→ **Exercise requirements**: Would you return the material below exactly, with no line left out?
Data supplied: Begin
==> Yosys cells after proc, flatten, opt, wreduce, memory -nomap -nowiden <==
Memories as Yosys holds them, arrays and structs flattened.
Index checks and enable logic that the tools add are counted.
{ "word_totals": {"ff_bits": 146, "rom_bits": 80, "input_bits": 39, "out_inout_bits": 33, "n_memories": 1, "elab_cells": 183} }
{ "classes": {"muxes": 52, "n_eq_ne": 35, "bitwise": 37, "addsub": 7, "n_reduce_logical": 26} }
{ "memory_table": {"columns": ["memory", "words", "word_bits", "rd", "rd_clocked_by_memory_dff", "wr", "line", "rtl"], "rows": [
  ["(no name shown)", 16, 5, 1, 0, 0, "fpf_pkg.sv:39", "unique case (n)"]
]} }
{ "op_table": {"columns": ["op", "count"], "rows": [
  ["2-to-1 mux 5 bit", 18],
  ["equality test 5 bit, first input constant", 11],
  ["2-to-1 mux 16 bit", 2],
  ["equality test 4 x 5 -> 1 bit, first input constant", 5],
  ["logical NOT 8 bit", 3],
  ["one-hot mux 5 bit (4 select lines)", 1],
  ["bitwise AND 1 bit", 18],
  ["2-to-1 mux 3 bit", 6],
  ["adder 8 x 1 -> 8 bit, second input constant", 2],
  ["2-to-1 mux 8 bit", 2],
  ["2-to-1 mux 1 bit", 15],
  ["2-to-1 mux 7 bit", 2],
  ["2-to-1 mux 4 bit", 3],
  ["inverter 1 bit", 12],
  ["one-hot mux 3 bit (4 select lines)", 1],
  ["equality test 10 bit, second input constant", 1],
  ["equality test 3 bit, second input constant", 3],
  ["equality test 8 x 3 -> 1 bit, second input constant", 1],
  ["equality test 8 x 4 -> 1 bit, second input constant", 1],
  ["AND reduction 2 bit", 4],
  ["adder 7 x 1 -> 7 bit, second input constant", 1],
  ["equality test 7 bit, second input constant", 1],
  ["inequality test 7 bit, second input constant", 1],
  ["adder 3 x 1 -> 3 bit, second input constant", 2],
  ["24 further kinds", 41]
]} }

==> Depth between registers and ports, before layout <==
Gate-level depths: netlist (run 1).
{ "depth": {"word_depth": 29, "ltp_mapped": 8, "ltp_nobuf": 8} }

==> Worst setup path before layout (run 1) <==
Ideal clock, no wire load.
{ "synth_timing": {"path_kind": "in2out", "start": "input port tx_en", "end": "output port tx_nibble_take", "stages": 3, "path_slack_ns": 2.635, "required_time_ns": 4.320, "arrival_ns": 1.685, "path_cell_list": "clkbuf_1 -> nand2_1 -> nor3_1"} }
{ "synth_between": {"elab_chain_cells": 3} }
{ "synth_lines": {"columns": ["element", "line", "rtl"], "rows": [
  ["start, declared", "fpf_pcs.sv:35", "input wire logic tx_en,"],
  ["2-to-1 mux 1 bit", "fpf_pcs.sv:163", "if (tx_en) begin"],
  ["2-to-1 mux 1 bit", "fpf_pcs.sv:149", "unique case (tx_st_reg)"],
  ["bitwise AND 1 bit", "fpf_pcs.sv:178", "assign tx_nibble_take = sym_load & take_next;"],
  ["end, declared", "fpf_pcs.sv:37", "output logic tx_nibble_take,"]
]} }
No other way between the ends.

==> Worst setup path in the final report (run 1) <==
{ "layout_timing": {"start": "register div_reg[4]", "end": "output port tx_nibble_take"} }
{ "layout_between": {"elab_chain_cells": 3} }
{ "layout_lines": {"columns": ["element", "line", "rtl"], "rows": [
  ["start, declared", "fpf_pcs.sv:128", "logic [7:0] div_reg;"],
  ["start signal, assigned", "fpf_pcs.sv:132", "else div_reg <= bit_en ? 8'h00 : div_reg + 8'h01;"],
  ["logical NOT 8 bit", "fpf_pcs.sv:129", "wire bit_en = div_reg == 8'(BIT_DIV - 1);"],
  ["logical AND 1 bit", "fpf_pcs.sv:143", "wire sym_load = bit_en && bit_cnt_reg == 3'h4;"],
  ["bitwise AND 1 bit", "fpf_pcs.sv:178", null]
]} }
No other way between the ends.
### config.mk
export PLATFORM = sky130hd
export DESIGN_NAME = acs_sequencer
export DESIGN_NICKNAME = d
export VERILOG_FILES = /design/src/pkg/acs_pkg.sv /design/src/hw/acs_sequencer.sv
export VERILOG_INCLUDE_DIRS = /design/src /design/src/pkg
export SDC_FILE = /design/constraint.sdc
export NUM_CORES = 1
export LEC_CHECK = 0
export ABC_CLOCK_PERIOD_IN_PS = 4400
export BUFFER_PORTS_ARGS = -buffer_cell sky130_fd_sc_hd__buf_4
export CELL_PAD_IN_SITES_DETAIL_PLACEMENT = 0
export CELL_PAD_IN_SITES_GLOBAL_PLACEMENT = 1
export CORE_ASPECT_RATIO = 1.1
export CORE_MARGIN = 2
export CORE_UTILIZATION = 45
export DETAILED_ROUTE_END_ITERATION = 10
export PLACE_DENSITY = 0.92
export SYNTH_ARGS = -nofsm -noshare
export SYNTH_HDL_FRONTEND = slang
export SYNTH_SLANG_ARGS = --single-unit
### constraint.sdc
create_clock -name core_clk_i -period 4.4 [get_ports core_clk_i]
set_clock_uncertainty 0.1 [all_clocks]
set_input_delay 0.22 -clock core_clk_i [delete_from_list [all_inputs] [get_ports core_clk_i]]
set_output_delay 0.22 -clock core_clk_i [all_outputs]
set_load 0.005 [all_outputs]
Data supplied: End
→ **Solution to this task**:
==> Yosys cells after proc, flatten, opt, wreduce, memory -nomap -nowiden <==
Memories as Yosys holds them, arrays and structs flattened.
Index checks and enable logic that the tools add are counted.
{ "word_totals": {"ff_bits": 146, "rom_bits": 80, "input_bits": 39, "out_inout_bits": 33, "n_memories": 1, "elab_cells": 183} }
{ "classes": {"muxes": 52, "n_eq_ne": 35, "bitwise": 37, "addsub": 7, "n_reduce_logical": 26} }
{ "memory_table": {"columns": ["memory", "words", "word_bits", "rd", "rd_clocked_by_memory_dff", "wr", "line", "rtl"], "rows": [
  ["(no name shown)", 16, 5, 1, 0, 0, "fpf_pkg.sv:39", "unique case (n)"]
]} }
{ "op_table": {"columns": ["op", "count"], "rows": [
  ["2-to-1 mux 5 bit", 18],
  ["equality test 5 bit, first input constant", 11],
  ["2-to-1 mux 16 bit", 2],
  ["equality test 4 x 5 -> 1 bit, first input constant", 5],
  ["logical NOT 8 bit", 3],
  ["one-hot mux 5 bit (4 select lines)", 1],
  ["bitwise AND 1 bit", 18],
  ["2-to-1 mux 3 bit", 6],
  ["adder 8 x 1 -> 8 bit, second input constant", 2],
  ["2-to-1 mux 8 bit", 2],
  ["2-to-1 mux 1 bit", 15],
  ["2-to-1 mux 7 bit", 2],
  ["2-to-1 mux 4 bit", 3],
  ["inverter 1 bit", 12],
  ["one-hot mux 3 bit (4 select lines)", 1],
  ["equality test 10 bit, second input constant", 1],
  ["equality test 3 bit, second input constant", 3],
  ["equality test 8 x 3 -> 1 bit, second input constant", 1],
  ["equality test 8 x 4 -> 1 bit, second input constant", 1],
  ["AND reduction 2 bit", 4],
  ["adder 7 x 1 -> 7 bit, second input constant", 1],
  ["equality test 7 bit, second input constant", 1],
  ["inequality test 7 bit, second input constant", 1],
  ["adder 3 x 1 -> 3 bit, second input constant", 2],
  ["24 further kinds", 41]
]} }

==> Depth between registers and ports, before layout <==
Gate-level depths: netlist (run 1).
{ "depth": {"word_depth": 29, "ltp_mapped": 8, "ltp_nobuf": 8} }

==> Worst setup path before layout (run 1) <==
Ideal clock, no wire load.
{ "synth_timing": {"path_kind": "in2out", "start": "input port tx_en", "end": "output port tx_nibble_take", "stages": 3, "path_slack_ns": 2.635, "required_time_ns": 4.320, "arrival_ns": 1.685, "path_cell_list": "clkbuf_1 -> nand2_1 -> nor3_1"} }
{ "synth_between": {"elab_chain_cells": 3} }
{ "synth_lines": {"columns": ["element", "line", "rtl"], "rows": [
  ["start, declared", "fpf_pcs.sv:35", "input wire logic tx_en,"],
  ["2-to-1 mux 1 bit", "fpf_pcs.sv:163", "if (tx_en) begin"],
  ["2-to-1 mux 1 bit", "fpf_pcs.sv:149", "unique case (tx_st_reg)"],
  ["bitwise AND 1 bit", "fpf_pcs.sv:178", "assign tx_nibble_take = sym_load & take_next;"],
  ["end, declared", "fpf_pcs.sv:37", "output logic tx_nibble_take,"]
]} }
No other way between the ends.

==> Worst setup path in the final report (run 1) <==
{ "layout_timing": {"start": "register div_reg[4]", "end": "output port tx_nibble_take"} }
{ "layout_between": {"elab_chain_cells": 3} }
{ "layout_lines": {"columns": ["element", "line", "rtl"], "rows": [
  ["start, declared", "fpf_pcs.sv:128", "logic [7:0] div_reg;"],
  ["start signal, assigned", "fpf_pcs.sv:132", "else div_reg <= bit_en ? 8'h00 : div_reg + 8'h01;"],
  ["logical NOT 8 bit", "fpf_pcs.sv:129", "wire bit_en = div_reg == 8'(BIT_DIV - 1);"],
  ["logical AND 1 bit", "fpf_pcs.sv:143", "wire sym_load = bit_en && bit_cnt_reg == 3'h4;"],
  ["bitwise AND 1 bit", "fpf_pcs.sv:178", null]
]} }
No other way between the ends.
### config.mk
export PLATFORM = sky130hd
export DESIGN_NAME = acs_sequencer
export DESIGN_NICKNAME = d
export VERILOG_FILES = /design/src/pkg/acs_pkg.sv /design/src/hw/acs_sequencer.sv
export VERILOG_INCLUDE_DIRS = /design/src /design/src/pkg
export SDC_FILE = /design/constraint.sdc
export NUM_CORES = 1
export LEC_CHECK = 0
export ABC_CLOCK_PERIOD_IN_PS = 4400
export BUFFER_PORTS_ARGS = -buffer_cell sky130_fd_sc_hd__buf_4
export CELL_PAD_IN_SITES_DETAIL_PLACEMENT = 0
export CELL_PAD_IN_SITES_GLOBAL_PLACEMENT = 1
export CORE_ASPECT_RATIO = 1.1
export CORE_MARGIN = 2
export CORE_UTILIZATION = 45
export DETAILED_ROUTE_END_ITERATION = 10
export PLACE_DENSITY = 0.92
export SYNTH_ARGS = -nofsm -noshare
export SYNTH_HDL_FRONTEND = slang
export SYNTH_SLANG_ARGS = --single-unit
### constraint.sdc
create_clock -name core_clk_i -period 4.4 [get_ports core_clk_i]
set_clock_uncertainty 0.1 [all_clocks]
set_input_delay 0.22 -clock core_clk_i [delete_from_list [all_inputs] [get_ports core_clk_i]]
set_output_delay 0.22 -clock core_clk_i [all_outputs]
set_load 0.005 [all_outputs]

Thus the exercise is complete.